So far we've dealt with simple chains and rings of carbons. But let's think about what happens when things get a little bit more complex. Let me just draw a molecule here.

We can think about how we'll name it. So let me draw it like that. So here we don't have a simple chain. It branches off at some point.

So what we do in this situation is we find the longest chain in this molecule. And let's think about what the longest chain is. If we start here, we get 1, 2, 3, 4, 5, 6, 7, 8 carbons. If we start here, we get 1, 2, 3, 4, 5, 6, 7, 8, 9 carbons. So what we do is we look at the longest chain.

The longest chain is this one right here. Let me do this in a different color. So this is 1, 2, 3. 4, 5, 6, 7, 8, 9 carbons. And so this will be kind of the core of our naming.

So it's 9 carbons. So that right here, longest chain, has 9 carbons.

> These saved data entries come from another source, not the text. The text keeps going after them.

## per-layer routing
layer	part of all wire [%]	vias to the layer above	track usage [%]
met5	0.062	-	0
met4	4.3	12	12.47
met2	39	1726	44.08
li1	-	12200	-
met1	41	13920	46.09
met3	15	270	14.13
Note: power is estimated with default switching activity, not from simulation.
==> config.mk <==
export PLATFORM = sky130hd
export DESIGN_NAME = adcts_sequencer
export DESIGN_NICKNAME = d
export VERILOG_FILES = /design/src/adcts_pkg.sv /design/src/adcts_converter_subsystem_clock_gen.sv /design/src/adcts_sar_div.sv /design/src/adcts_sequencer.sv
export SDC_FILE = /design/constraint.sdc
export NUM_CORES = 1
export LEC_CHECK = 0
export ABC_CLOCK_PERIOD_IN_PS = 2400
export BUFFER_PORTS_ARGS = -buffer_cell sky130_fd_sc_hd__buf_2
export CAP_MARGIN = 20
export CORE_MARGIN = 1.5
export CORE_UTILIZATION = 45
export CTS_CLUSTER_SIZE = 20
export DETAILED_ROUTE_END_ITERATION = 10
export GPL_TIMING_DRIVEN = 0
export PLACE_DENSITY = 0.65
export RECOVER_POWER = 25
export REMOVE_ABC_BUFFERS = 1
export SYNTH_ARGS = -nofsm -noshare
export SYNTH_HDL_FRONTEND = slang
export SYNTH_SLANG_ARGS = --single-unit
==> constraint.sdc <==
create_clock -name core_clk_i -period 2.4 [get_ports core_clk_i]
set_input_delay 0.12 -clock core_clk_i [delete_from_list [all_inputs] [get_ports core_clk_i]]
set_output_delay 0.12 -clock core_clk_i [all_outputs]
set_load 0.1 [all_outputs]
==> src/adcts_pkg.sv <==
// Shared constants and types for the converter track and convert sequencer
`default_nettype none
package adcts_pkg;
   // Clock rates
   localparam int CORE_CLK_PERIOD_NS = 5;
   localparam int CORE_CLK_MHZ       = 1000 / CORE_CLK_PERIOD_NS;
   localparam int BURST_MAX_MHZ      = 25;
   // Least core cycles between two accepted burst edges, rounded up
   localparam int BURST_MIN_GAP_CYC  = (CORE_CLK_MHZ + BURST_MAX_MHZ - 1) / BURST_MAX_MHZ;

   // Field widths
   localparam int MODE_W = 2;
   localparam int TK_W   = 4;
   localparam int DIV_W  = 5;
   localparam int CNT_W  = 5;

   // Sequence counts
   localparam logic [CNT_W-1:0] TRK_EXTRA_CONVERTER_SUBSYSTEM_CLOCK = 5'h02;
   localparam logic [CNT_W-1:0] SAR_CYCLES     = 5'h0D;
   localparam logic [CNT_W-1:0] CONV_EXTRA_CONVERTER_SUBSYSTEM_CLOCK = 5'h02;
   localparam logic [DIV_W-1:0] DIV_RESET      = 5'h1F;

   // Tracking mode encodings
   localparam logic [MODE_W-1:0] MODE_PRE  = 2'h0;
   localparam logic [MODE_W-1:0] MODE_POST = 2'h1;
   localparam logic [MODE_W-1:0] MODE_PRE2 = 2'h2;
   localparam logic [MODE_W-1:0] MODE_DUAL = 2'h3;

   // Controller states, Gray coded along idle, track, convert
   typedef enum logic [1:0] {
      ST_IDLE  = 2'h0,
      ST_TRACK = 2'h1,
      ST_CONV  = 2'h3
   } adcts_state_e;

   // Conversion phases
   typedef enum logic [1:0] {
      PH_START  = 2'h0,
      PH_SAR    = 2'h1,
      PH_FINISH = 2'h3
   } adcts_phase_e;

   // Modes whose start opens a timed tracking window
   function automatic logic has_window(input logic [MODE_W-1:0] mode);
      return (mode == MODE_POST) || (mode == MODE_DUAL);
   endfunction
endpackage
`default_nettype wire

==> src/adcts_converter_subsystem_clock_gen.sv <==
// Subsystem clock enable: system clock or synchronised burst oscillator
`default_nettype none
module adcts_converter_subsystem_clock_gen
   import adcts_pkg::*;
(
   // Clock and reset
   input  wire logic core_clk_i,
   input  wire logic arst_n_i,
   // Source selection
   input  wire logic burst_clock_enable_i,
   input  wire logic burst_osc_i,
   // Subsystem clock enable
   output logic      converter_subsystem_clock_en_o
);
   logic [2:0] sync_reg;
   logic [2:0] sync_next;
   logic [4:0] gap_reg;
   logic [4:0] gap_next;
   logic       converter_subsystem_clock_en_reg;
   logic       converter_subsystem_clock_en_next;
   logic       edge_ok;

   localparam logic [4:0] GAP_MIN = 5'(BURST_MIN_GAP_CYC - 1);

   // Edges closer than the rate limit are dropped, so a fast source cannot overrun
   always_comb begin
      sync_next = {sync_reg[1:0], burst_osc_i};
      edge_ok   = sync_reg[1] && !sync_reg[2] && (gap_reg >= GAP_MIN);
      gap_next  = edge_ok ? 5'h00 : ((gap_reg >= GAP_MIN) ? gap_reg : gap_reg + 5'h01);
      converter_subsystem_clock_en_next = burst_clock_enable_i ? edge_ok : 1'b1;
   end

   // State registers
   always_ff @(posedge core_clk_i or negedge arst_n_i) begin
      if (!arst_n_i) begin
         sync_reg    <= 3'h0;
         gap_reg     <= 5'h00;
         converter_subsystem_clock_en_reg <= 1'b0;
      end else begin
         sync_reg    <= sync_next;
         gap_reg     <= gap_next;
         converter_subsystem_clock_en_reg <= converter_subsystem_clock_en_next;
      end
   end

   assign converter_subsystem_clock_en_o = converter_subsystem_clock_en_reg;
endmodule // adcts_converter_subsystem_clock_gen
`default_nettype wire

==> src/adcts_sar_div.sv <==
// Conversion clock enable divided from the subsystem clock enable
`default_nettype none
module adcts_sar_div
   import adcts_pkg::*;
(
   // Clock and reset
   input  wire logic             core_clk_i,
   input  wire logic             arst_n_i,
   // Control
   input  wire logic             converter_subsystem_clock_en_i,
   input  wire logic             restart_i,
   input  wire logic [DIV_W-1:0] div_i,
   // Conversion clock enable
   output logic                  sar_en_o
);
   logic [DIV_W-1:0] cnt_reg;
   logic [DIV_W-1:0] cnt_next;
   logic             sar_en_reg;
   logic             sar_en_next;

   // One pulse every div_i+1 subsystem cycles
   always_comb begin
      cnt_next    = cnt_reg;
      sar_en_next = 1'b0;
      if (restart_i) begin
         cnt_next = '0;
      end else if (converter_subsystem_clock_en_i) begin
         if (cnt_reg == div_i) begin
            cnt_next    = '0;
            sar_en_next = 1'b1;
         end else begin
            cnt_next = cnt_reg + 5'h01;
         end
      end
   end

   // State registers
   always_ff @(posedge core_clk_i or negedge arst_n_i) begin
      if (!arst_n_i) begin
         cnt_reg    <= '0;
         sar_en_reg <= 1'b0;
      end else begin
         cnt_reg    <= cnt_next;
         sar_en_reg <= sar_en_next;
      end
   end

   assign sar_en_o = sar_en_reg;
endmodule // adcts_sar_div
`default_nettype wire

==> src/adcts_sequencer.sv <==
// Track and convert sequencer for the successive-approximation converter
`default_nettype none
module adcts_sequencer
   import adcts_pkg::*;
(
   // Clock and reset
   input  wire logic                       core_clk_i,
   input  wire logic                       arst_n_i,
   // Configuration
   input  wire logic [adcts_pkg::MODE_W-1:0] tracking_mode_select_i,
   input  wire logic [adcts_pkg::TK_W-1:0]   tracking_time_setting_i,
   input  wire logic [adcts_pkg::DIV_W-1:0]  conversion_clock_divider_i,
   input  wire logic                       burst_clock_enable_i,
   // Burst oscillator pin
   input  wire logic                       burst_osc_i,
   // Control
   input  wire logic                       conv_start_i,
   input  wire logic                       sw_track_i,
   // Analog side and status
   output logic                            sample_switch_o,
   output logic                            sar_clk_en_o,
   output logic                            conv_active_o,
   output logic                            conv_done_o,
   output logic [1:0]                      fsm_state_o
);
   import adcts_pkg::*;

   adcts_state_e     state_reg;
   adcts_state_e     state_next;
   adcts_phase_e     phase_reg;
   adcts_phase_e     phase_next;
   logic             win_reg;
   logic             win_next;
   logic [CNT_W-1:0] trk_cnt_reg;
   logic [CNT_W-1:0] trk_cnt_next;
   logic [CNT_W-1:0] sar_cnt_reg;
   logic [CNT_W-1:0] sar_cnt_next;
   logic [MODE_W-1:0] mode_reg;
   logic [MODE_W-1:0] mode_next;
   logic             done_reg;
   logic             done_next;
   logic             switch_reg;
   logic             sar_out_reg;
   logic             converter_subsystem_clock_en;
   logic             sar_en;
   logic             sar_restart;
   logic             accept_start;
   logic             pre_mode;
   logic             rest_track;
   // Output flops and shared decodes
   logic             switch_next;
   logic             sar_out_next;
   logic             active_reg;
   logic             active_next;
   logic             in_sar;

   // Subsystem clock enable
   adcts_converter_subsystem_clock_gen u_converter_subsystem_clock (
      .core_clk_i           (core_clk_i),
      .arst_n_i             (arst_n_i),
      .burst_clock_enable_i (burst_clock_enable_i),
      .burst_osc_i          (burst_osc_i),
      .converter_subsystem_clock_en_o            (converter_subsystem_clock_en)
   );

   // Divider runs only through the successive-approximation phase
   assign in_sar      = (state_reg == ST_CONV) && (phase_reg == PH_SAR);
   assign sar_restart = !in_sar;

   adcts_sar_div u_div (
      .core_clk_i (core_clk_i),
      .arst_n_i   (arst_n_i),
      .converter_subsystem_clock_en_i  (converter_subsystem_clock_en),
      .restart_i  (sar_restart),
      .div_i      (conversion_clock_divider_i),
      .sar_en_o   (sar_en)
   );

   // Start decode: ignored while a window or conversion is already running
   assign pre_mode     = !has_window(tracking_mode_select_i);
   assign accept_start = conv_start_i &&
                         ((state_reg == ST_IDLE) || ((state_reg == ST_TRACK) && !win_reg));
   // Resting state after a conversion follows the mode latched at start
   assign rest_track   = (mode_reg == MODE_DUAL) ||
                         (!has_window(mode_reg) && sw_track_i);

   // Sequencer next state
   always_comb begin
      state_next   = state_reg;
      phase_next   = phase_reg;
      win_next     = win_reg;
      trk_cnt_next = trk_cnt_reg;
      sar_cnt_next = sar_cnt_reg;
      mode_next    = mode_reg;
      done_next    = 1'b0;
      unique case (state_reg)
         ST_IDLE: begin
            // Software owns tracking in pre-tracking mode
            if (pre_mode && sw_track_i) begin
               state_next = ST_TRACK;
            end else if (tracking_mode_select_i == MODE_DUAL) begin
               state_next = ST_TRACK;
            end
         end
         ST_TRACK: begin
            if (win_reg) begin
               if (converter_subsystem_clock_en) begin
                  if (trk_cnt_reg == 5'h01) begin
                     state_next = ST_CONV;
                     phase_next = PH_START;
                     win_next   = 1'b0;
                  end else begin
                     trk_cnt_next = trk_cnt_reg - 5'h01;
                  end
               end
            end else if (pre_mode ? !sw_track_i
                                  : (tracking_mode_select_i == MODE_POST)) begin
               state_next = ST_IDLE;
            end
         end
         ST_CONV: begin
            unique case (phase_reg)
               PH_START: begin
                  // One subsystem cycle to open the conversion
                  sar_cnt_next = '0;
                  if (converter_subsystem_clock_en) begin
                     phase_next = PH_SAR;
                  end
               end
               PH_SAR: begin
                  if (sar_en) begin
                     sar_cnt_next = sar_cnt_reg + 5'h01;
                     if (sar_cnt_reg == SAR_CYCLES - 5'h01) begin
                        phase_next = PH_FINISH;
                     end
                  end
               end
               PH_FINISH: begin
                  // One subsystem cycle to close it, then rest per mode
                  if (converter_subsystem_clock_en) begin
                     done_next  = 1'b1;
                     state_next = rest_track ? ST_TRACK : ST_IDLE;
                     phase_next = PH_START;
                  end
               end
               default: phase_next = PH_START;
            endcase
         end
         default: state_next = ST_IDLE;
      endcase
      // A convert start overrides the resting behaviour above
      if (accept_start) begin
         mode_next = tracking_mode_select_i;
         if (pre_mode) begin
            state_next = ST_CONV;
            phase_next = PH_START;
            win_next   = 1'b0;
         end else begin
            state_next   = ST_TRACK;
            win_next     = 1'b1;
            trk_cnt_next = 5'(tracking_time_setting_i) + TRK_EXTRA_CONVERTER_SUBSYSTEM_CLOCK;
         end
      end
   end

   // Switch and active next values follow the next state, so those two flops line up with it
   always_comb begin
      switch_next  = (state_next == ST_TRACK);
      active_next  = (state_next == ST_CONV);
      // Divider pulse forwarded only while the SAR phase runs
      sar_out_next = sar_en && in_sar;
   end

   // Sequencer registers; switch and active outputs decoded from next state so they align with it
   always_ff @(posedge core_clk_i or negedge arst_n_i) begin
      if (!arst_n_i) begin
         state_reg   <= ST_IDLE;
         phase_reg   <= PH_START;
         win_reg     <= 1'b0;
         trk_cnt_reg <= '0;
         sar_cnt_reg <= '0;
         mode_reg    <= MODE_PRE;
         done_reg    <= 1'b0;
         switch_reg  <= 1'b0;
         sar_out_reg <= 1'b0;
         active_reg  <= 1'b0;
      end else begin
         state_reg   <= state_next;
         phase_reg   <= phase_next;
         win_reg     <= win_next;
         trk_cnt_reg <= trk_cnt_next;
         sar_cnt_reg <= sar_cnt_next;
         mode_reg    <= mode_next;
         done_reg    <= done_next;
         switch_reg  <= switch_next;
         sar_out_reg <= sar_out_next;
         active_reg  <= active_next;
      end
   end

   // Outputs straight from flops
   assign sample_switch_o = switch_reg;
   assign sar_clk_en_o    = sar_out_reg;
   assign conv_active_o   = active_reg;
   assign conv_done_o     = done_reg;
   assign fsm_state_o     = state_reg;

   // Checking helpers: subsystem cycles inside the window and around the SAR phase
   logic [CNT_W-1:0] chk_win_reg;
   logic [CNT_W-1:0] chk_win_next;
   logic [TK_W-1:0]  chk_tk_reg;
   logic [TK_W-1:0]  chk_tk_next;
   logic [CNT_W-1:0] chk_edge_reg;
   logic [CNT_W-1:0] chk_edge_next;

   // Helper next values; a take restarts every count
   always_comb begin
      chk_win_next  = chk_win_reg;
      chk_tk_next   = chk_tk_reg;
      chk_edge_next = chk_edge_reg;
      if (accept_start) begin
         chk_win_next  = '0;
         chk_tk_next   = tracking_time_setting_i;
         chk_edge_next = '0;
      end else if (converter_subsystem_clock_en) begin
         if (win_reg) begin
            chk_win_next = chk_win_reg + 5'h01;
         end
         // Start and finish phases are the two extra subsystem cycles
         if ((state_reg == ST_CONV) && !in_sar) begin
            chk_edge_next = chk_edge_reg + 5'h01;
         end
      end
   end

   // Helper registers
   always_ff @(posedge core_clk_i or negedge arst_n_i) begin
      if (!arst_n_i) begin
         chk_win_reg  <= '0;
         chk_tk_reg   <= '0;
         chk_edge_reg <= '0;
      end else begin
         chk_win_reg  <= chk_win_next;
         chk_tk_reg   <= chk_tk_next;
         chk_edge_reg <= chk_edge_next;
      end
   end
endmodule // adcts_sequencer
`default_nettype wire

==> flow_metrics.py <==
metrics = {
    "pwr": {
        "total_power_mw": 2.24,
        "ir_worst_vdd_mv": 0.544,
        "power_density_mw_per_mm2": 1070,
        "cellLeakagePower_nw": 0.984,
    },
    "critical_path": {
        "start_kind": "flip-flop",
        "critPathArrivalTime_ps": 1890,
        "crit_path_end_kind": "flip-flop",
        "critical_path.cell_chain": "nor2b_1, nand3_1, a21boi_2, a21oi_1",
        "criticalPathCategory": "flip-flop to flip-flop",
        "timing.critical_path.buf_inv": 0,
        "crit_family": "simple AND/OR/NAND/NOR gates",
        "critPathRequiredTime_ps": 2610,
        "worstPathMaxFanout": 15,
        "crit_slowest_cell": "dfrtp_1",
        "slowest_delay_ps": 540,
    },
    "floorplan": {
        "die_height_um": 67.7,
        "start_util_pct": 47.1,
        "rows": 23,
        "die_x_um": 67.7,
        "die-area_mm2": 0.00459,
        "coreArea_mm2": 0.00400,
        "ios": 23,
    },
    "clock_network": {
        "cts.sinks": 36,
        "clockBufferDepth": 2,
        "cts_buffers": 5,
        "cts_root_buf": "clkbuf_8",
        "clkTransAtPathRegs_ps": 70,
        "htreeDepth": 2,
        "clock_latency_ps": 280,
        "postCtsSetupRepairBufs": 0,
        "cts_tree": "done",
    },
    "cells_and_area": {
        "fillers": 370,
        "layout.nets": 231,
        "multi_input_area_um2": 913,
        "seq_area_um2": 901,
        "antenna_cells": 0,
        "syn_to_final_growth_pct": 11.3,
        "drive_gt1_share_pct": 17.4,
        "final_area_mm2": 0.00210,
    },
    "synthesis": {
        "ys_seq_area_share_pct": 47.8,
        "synthFlopType": "dfrtp_1",
        "synth_area_per_cell_um2": 10.2,
        "synth_cell_type_count": 47,
        "synthTopCellsByArea": "dfrtp_1 48%, ha_1 4.6%, mux2i_1 3.7%",
        "synth_edf_count": 0,
        "synth_top_cell_area_share_pct": 47.8,
        "ys_warn_count": 0,
        "synth-seq-cells": 36,
        "netlist_area_mm2": 0.00189,
        "yosysMostFrequentCell": "dfrtp_1",
        "synth_top_area_cell": "dfrtp_1",
        "synth_commonest_cells": "36 x dfrtp_1, 17 x nand2_1, 17 x nor2_1",
        "async_flop_share_pct": 100,
        "syn_inst": 185,
    },
    "global_route": {
        "grt_max_degree": 37,
        "antenna_found_initial": 0,
        "met1_usage_pct": 21.4,
        "grt_pass1_wl_mm": 5.88,
        "grt_pass1_vias": 1316,
        "grt.overflow.total": 0,
        "use_met3_pct": 5.17,
        "top_usage_layer": "met2",
        "grtUsageTotal_pct": 17.5,
        "met2_usage_pct": 28.8,
    },
    "timing": {
        "final_hold_viol_count": 0,
        "finClkSkew_ps": 6.93,
        "worst_pin_slew_ps": 878,
        "slew_headroom_pct": 41.5,
        "setup_tns_ps": 0,
        "rsz0062_at_grt": "no",
        "period_needed_ps": 1690,
        "setup_violations": 0,
        "finalMaxSlewViolations": 0,
        "max_freq_mhz": 593,
        "setup_ws_ps": 715,
        "timing.final.crit_share_pct": 70.2,
    },
    "route": {
        "drc_errors": 0,
        "drtIter0Drc": 66,
        "via_per_inst": 5.42,
        "wl_per_cell_um": 12.8,
        "drtPass1Iterations": 4,
        "final_antenna_net_count": 0,
        "routed_wl_mm": 3.28,
        "via_count": 1393,
    },
    "min_path": {
        "min-delay-path-class": "primary input to flip-flop",
    },
    "place": {
        "placed_area_mm2": 0.00201,
        "dp_slack_ps": 708,
        "port_buffers": 22,
        "gp_congestion": 0.792,
        "hpwl_mm": 2.41,
    },
    "job": {
        "drv_cap": 0,
    },
    "run_status": {
        "outcome": "finished, final reports clean",
    },
}
==> kinds of logic (layout without fill, tap and decap cells) <==
family	count (synthesis)	count (layout)	synth area share [%]
buf+inv	13	35	3.52
fa+ha+maj	7	7	4.64
mux	8	8	4.31
compound gates	38	38	13.3
flops	36	36	47.8
xor+xnor	10	10	4.64
simple gates	73	73	21.8
==> final timing paths <==
path                                                                      to  slack (ps)                                         startpoint  cells after the start
setup / recovery                                   sample_switch_o$_DFF_PN0_         710                           fsm_state_o[1]$_DFF_PN0_                      4
setup reg to reg                                   sample_switch_o$_DFF_PN0_         710                           fsm_state_o[1]$_DFF_PN0_                      4
hold / removal                                                     flip-flop          20                               burst_clock_enable_i                      2
max in group asynchronous                            mode_reg[1]$_DFFE_PN0P_        1350                                           arst_n_i                      2
hold reg to reg            u_converter_subsystem_clock.sync_reg[1]$_DFF_PN0_         350  u_converter_subsystem_clock.sync_reg[0]$_DFF_PN0_                      0
min in group asynchronous                         sar_cnt_reg[1]$_DFFE_PN0P_         500                                           arst_n_i                      2
==> area by class of cell <==
cell class	instances	share of cell area, %
Timing Repair Buffer	24	6.20
Clock buffer	6	3.46
Inverter	4	0.715
Tap cell	50	2.98
Multi-Input combinational cell	136	43.5
Sequential cell	36	42.9
Clock inverter	1	0.238
==> cell usage in the layout, fill, tap and decap left out, types with 3 or more instances in the layout <==
cell type	synthesis	routed
a211oi_1	4	4
a21o_1	3	3
a21oi_1	9	9
a22o_1	5	5
buf_2	3	21
clkbuf_8	0	5
dfrtp_1	36	36
ha_1	7	7
inv_1	4	4
mux2i_1	7	7
nand2_1	17	17
nand3_1	7	8
nand3b_1	3	3
nand4_1	6	6
nor2_1	17	17
nor3_1	4	4
o21ai_0	7	7
xnor2_1	4	4
xor2_1	6	6
==> metrics by stage <==
step / util (%) / std cells / hold WS, ps
floorplan: - / 176 / -176
global placement: 50.2 / 248 / 230
detailed placement: 50.2 / 248 / 230
CTS: 52.6 / 257 / 11.1
global route: 52.5 / 257 / 7.26
finish: 52.5 / 257 / 19.4
==> layer usage <==
metal	routed length [um]	up-vias
met1	1420	662
met3	137	4
met2	1680	25
met5	0	-
li1	-	702
met4	44	0
==> timing repair <==
item                                   4_1_cts  5_1_grt
endpoints found under the hold margin       37        0
hold buffers                                 2        0
gates resized for setup                      0        0
==> power breakdown <==
part	switching [mW]	leakage, nW	internal, mW
Sequential	0.218	0.453	0.769
Combinational	0.562	0.490	0.302
Clock	0.189	0.0410	0.197
Total	0.968	0.984	1.27
Note: power is estimated with default switching activity, not from simulation.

You can kind of view this as the backbone of our molecule and also the backbone of our naming. 9 carbons.

So we're dealing with a nonane. Remember, 9, non for 9, and then ane because we're dealing with an alkane. We have all single bonds over here. Now, what do we do with this thing over here?

Well, what's kind of sticking off of this chain? Well, we essentially have one carbon here that's attached to the chain. This carbon is bonded to a carbon on the chain. If we wanted to draw the entire molecule, we could draw a carbon here, and it would be bonded to three hydrogens.

But that is all implicit. But what is this thing right here? Well, it's one carbon.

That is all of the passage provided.